Nummer 055/2024 vom 15. April 2024
The climate regulates plant growth and yet the climate is also influenced by plants. A study by Martin Luther University Halle-Wittenberg (MLU), which was published in the journal "Global Change Biology", has found that ecosystems can have a strong impact on Europe's climate depending on their plant mix. The researchers combined satellite data with around 50,000 vegetation records from across Europe. A good five per cent of regional climate regulation can be explained by local plant diversity. The analysis also shows that the effects depend on many other factors. Plants are able to influence the climate by reflecting sunlight, or cool their surroundings through evaporation.

"There is an extremely complex relationship between plants and the climate. At the one hand, the climate considerably influences plant growth as well as a plant’s properties, such as how high it grows, how thick its leaves are, and how deep its roots go. At the other hand, plants influence climatic conditions in many different ways," explains Dr Stephan Kambach, a research associate in the Department of Geobotany at MLU. For example, if plants reflect a lot of sunlight, less heat accumulates at that location. Plants also evaporate water, which cools their surroundings. In addition, plants bind large amounts of the greenhouse gas carbon dioxide. 

However, according to Kambach, little was previously known about the extent to which the various functional traits of plants, such as the properties of its leaves and roots, affect climate. To close this knowledge gap, an international team led by MLU combined regional satellite data with local surveys of plants and plant traits at almost 50,000 locations in Europe. "It was important for us to combine areas from very different habitats. Our data therefore includes information about coniferous, deciduous and evergreen deciduous forests, as well as various shrublands and open countryside formations," explains Professor Helge Bruelheide, the senior author of the study and head of the Department of Geobotany at MLU. 

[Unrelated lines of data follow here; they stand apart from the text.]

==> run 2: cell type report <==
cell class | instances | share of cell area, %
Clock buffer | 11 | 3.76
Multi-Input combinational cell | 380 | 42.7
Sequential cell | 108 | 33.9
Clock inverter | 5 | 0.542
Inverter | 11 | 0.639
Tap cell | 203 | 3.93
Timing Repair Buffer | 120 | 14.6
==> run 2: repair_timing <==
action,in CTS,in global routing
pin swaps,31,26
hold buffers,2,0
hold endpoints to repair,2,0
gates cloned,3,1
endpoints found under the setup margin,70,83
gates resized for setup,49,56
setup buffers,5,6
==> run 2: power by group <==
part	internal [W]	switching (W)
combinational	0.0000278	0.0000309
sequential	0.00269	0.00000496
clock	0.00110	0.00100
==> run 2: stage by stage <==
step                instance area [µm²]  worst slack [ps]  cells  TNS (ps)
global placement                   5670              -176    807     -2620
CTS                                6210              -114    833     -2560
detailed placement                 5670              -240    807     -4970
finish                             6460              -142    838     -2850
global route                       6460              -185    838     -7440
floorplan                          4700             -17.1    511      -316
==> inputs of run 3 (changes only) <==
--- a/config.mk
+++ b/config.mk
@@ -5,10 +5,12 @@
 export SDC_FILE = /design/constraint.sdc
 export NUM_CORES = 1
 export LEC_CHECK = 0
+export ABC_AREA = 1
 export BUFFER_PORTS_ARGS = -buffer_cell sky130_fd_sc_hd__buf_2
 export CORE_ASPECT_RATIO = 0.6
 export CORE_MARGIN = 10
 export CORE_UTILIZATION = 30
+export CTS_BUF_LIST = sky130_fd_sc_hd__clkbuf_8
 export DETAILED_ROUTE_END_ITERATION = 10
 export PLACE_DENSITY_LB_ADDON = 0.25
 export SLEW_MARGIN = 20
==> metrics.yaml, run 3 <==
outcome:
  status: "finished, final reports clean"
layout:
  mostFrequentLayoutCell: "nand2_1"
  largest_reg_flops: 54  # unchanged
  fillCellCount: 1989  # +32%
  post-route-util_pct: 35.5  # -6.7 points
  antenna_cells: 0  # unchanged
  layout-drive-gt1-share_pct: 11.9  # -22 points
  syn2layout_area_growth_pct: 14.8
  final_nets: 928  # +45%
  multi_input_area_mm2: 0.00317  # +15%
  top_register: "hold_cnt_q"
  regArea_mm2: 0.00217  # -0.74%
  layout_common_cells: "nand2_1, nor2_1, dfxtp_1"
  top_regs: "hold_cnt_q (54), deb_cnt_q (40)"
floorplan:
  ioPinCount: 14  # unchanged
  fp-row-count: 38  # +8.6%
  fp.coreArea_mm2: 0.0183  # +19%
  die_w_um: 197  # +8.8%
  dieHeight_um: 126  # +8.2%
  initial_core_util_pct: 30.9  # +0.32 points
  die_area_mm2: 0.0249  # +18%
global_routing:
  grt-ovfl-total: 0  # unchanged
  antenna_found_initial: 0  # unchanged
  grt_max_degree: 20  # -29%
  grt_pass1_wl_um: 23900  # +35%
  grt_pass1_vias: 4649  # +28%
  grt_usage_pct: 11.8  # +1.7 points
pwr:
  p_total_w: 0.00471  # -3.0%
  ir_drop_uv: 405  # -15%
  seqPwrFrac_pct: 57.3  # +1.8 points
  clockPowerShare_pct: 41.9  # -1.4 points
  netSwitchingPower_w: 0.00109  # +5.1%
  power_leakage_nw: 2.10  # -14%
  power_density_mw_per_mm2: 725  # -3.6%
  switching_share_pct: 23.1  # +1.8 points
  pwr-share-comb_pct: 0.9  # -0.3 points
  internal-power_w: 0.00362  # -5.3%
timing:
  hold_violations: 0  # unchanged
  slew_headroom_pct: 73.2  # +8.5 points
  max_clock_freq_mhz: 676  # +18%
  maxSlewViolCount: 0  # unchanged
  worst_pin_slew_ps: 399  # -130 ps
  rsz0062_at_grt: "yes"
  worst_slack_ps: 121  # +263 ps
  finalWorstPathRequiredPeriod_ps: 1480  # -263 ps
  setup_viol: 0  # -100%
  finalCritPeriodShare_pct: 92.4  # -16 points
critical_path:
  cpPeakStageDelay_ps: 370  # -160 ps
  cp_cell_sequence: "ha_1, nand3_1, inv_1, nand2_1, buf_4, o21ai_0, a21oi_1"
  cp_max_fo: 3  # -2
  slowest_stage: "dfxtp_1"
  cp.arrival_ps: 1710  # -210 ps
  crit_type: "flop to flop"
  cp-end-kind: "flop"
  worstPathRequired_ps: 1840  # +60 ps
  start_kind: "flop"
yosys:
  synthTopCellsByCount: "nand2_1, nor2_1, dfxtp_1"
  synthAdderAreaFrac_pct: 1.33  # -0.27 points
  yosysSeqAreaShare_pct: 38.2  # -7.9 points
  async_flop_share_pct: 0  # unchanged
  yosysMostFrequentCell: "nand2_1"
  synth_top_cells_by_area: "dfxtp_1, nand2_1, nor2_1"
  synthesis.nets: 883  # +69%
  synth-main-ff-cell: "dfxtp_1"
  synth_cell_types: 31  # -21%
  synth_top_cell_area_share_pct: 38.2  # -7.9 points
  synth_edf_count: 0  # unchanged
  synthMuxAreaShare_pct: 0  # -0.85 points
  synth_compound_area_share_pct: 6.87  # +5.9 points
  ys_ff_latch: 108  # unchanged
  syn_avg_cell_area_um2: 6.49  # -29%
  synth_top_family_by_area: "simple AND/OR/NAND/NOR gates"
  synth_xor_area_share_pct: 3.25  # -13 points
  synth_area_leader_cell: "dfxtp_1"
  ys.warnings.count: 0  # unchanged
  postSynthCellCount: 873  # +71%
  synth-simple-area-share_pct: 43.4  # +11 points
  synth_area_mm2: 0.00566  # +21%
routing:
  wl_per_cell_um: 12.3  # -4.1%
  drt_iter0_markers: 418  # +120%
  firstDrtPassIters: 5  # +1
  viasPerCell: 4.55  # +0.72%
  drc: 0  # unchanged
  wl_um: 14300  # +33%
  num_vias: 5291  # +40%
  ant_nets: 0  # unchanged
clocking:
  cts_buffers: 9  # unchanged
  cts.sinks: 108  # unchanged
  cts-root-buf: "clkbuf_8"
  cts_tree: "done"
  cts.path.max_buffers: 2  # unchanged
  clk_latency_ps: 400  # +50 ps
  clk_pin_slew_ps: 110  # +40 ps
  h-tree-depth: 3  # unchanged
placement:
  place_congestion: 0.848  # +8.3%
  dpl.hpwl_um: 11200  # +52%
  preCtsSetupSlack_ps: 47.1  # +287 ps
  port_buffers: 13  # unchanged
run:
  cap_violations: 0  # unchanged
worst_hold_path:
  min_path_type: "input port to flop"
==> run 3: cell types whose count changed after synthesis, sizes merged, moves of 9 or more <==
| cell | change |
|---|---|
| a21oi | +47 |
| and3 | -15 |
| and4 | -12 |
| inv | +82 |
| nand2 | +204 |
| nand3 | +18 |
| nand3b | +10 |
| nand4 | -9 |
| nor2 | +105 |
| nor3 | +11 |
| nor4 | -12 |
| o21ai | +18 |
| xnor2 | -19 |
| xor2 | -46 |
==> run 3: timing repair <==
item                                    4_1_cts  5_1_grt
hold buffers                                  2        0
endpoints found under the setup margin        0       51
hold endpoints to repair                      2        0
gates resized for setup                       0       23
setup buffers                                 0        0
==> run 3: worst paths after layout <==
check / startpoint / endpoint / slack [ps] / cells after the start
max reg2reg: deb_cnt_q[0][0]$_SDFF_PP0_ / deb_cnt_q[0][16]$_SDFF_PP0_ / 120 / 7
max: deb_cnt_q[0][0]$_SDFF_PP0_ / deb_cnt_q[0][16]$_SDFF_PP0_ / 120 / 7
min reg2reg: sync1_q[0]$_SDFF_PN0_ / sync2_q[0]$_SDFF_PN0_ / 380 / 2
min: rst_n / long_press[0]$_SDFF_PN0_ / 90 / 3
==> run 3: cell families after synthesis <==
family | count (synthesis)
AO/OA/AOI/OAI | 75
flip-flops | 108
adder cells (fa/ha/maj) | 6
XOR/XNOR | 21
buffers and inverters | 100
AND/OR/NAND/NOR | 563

"We show that a significant proportion of the observed climate-regulating processes are explained by differences in the functional traits of local plants. Therefore, it depends greatly on which plants grow in which numbers in an ecosystem," continues Kambach. However, the effects differed greatly between individual ecosystems, for example between evergreen coniferous and evergreen deciduous forests. "We were nevertheless able to prove that a higher plant cover reflects less sunlight and that larger leaves are associated with higher levels of evaporation and more carbon sequestration," the biologist explains. 

The study is a key result of the European research project "FeedBaCks", which is investigating the feedback mechanisms between biodiversity and climate and their consequences for humans. It is coordinated by the University of Zurich. Project partners include, in addition to MLU, the universities of Brno (Czech Republic), Frankfurt/Main (Germany) and Grenoble (France) as well as the Swiss Federal Research Institute (WSL, Switzerland), the Senckenberg Society for Natural Research (Germany) and the Stockholm Resilience Center (Sweden).

"Our study also provides important points of departure for nature conservation and politics. The potential impact and feedback effects of biodiversity should be taken into account when developing measures for mitigating climate change," concludes Helge Bruelheide.  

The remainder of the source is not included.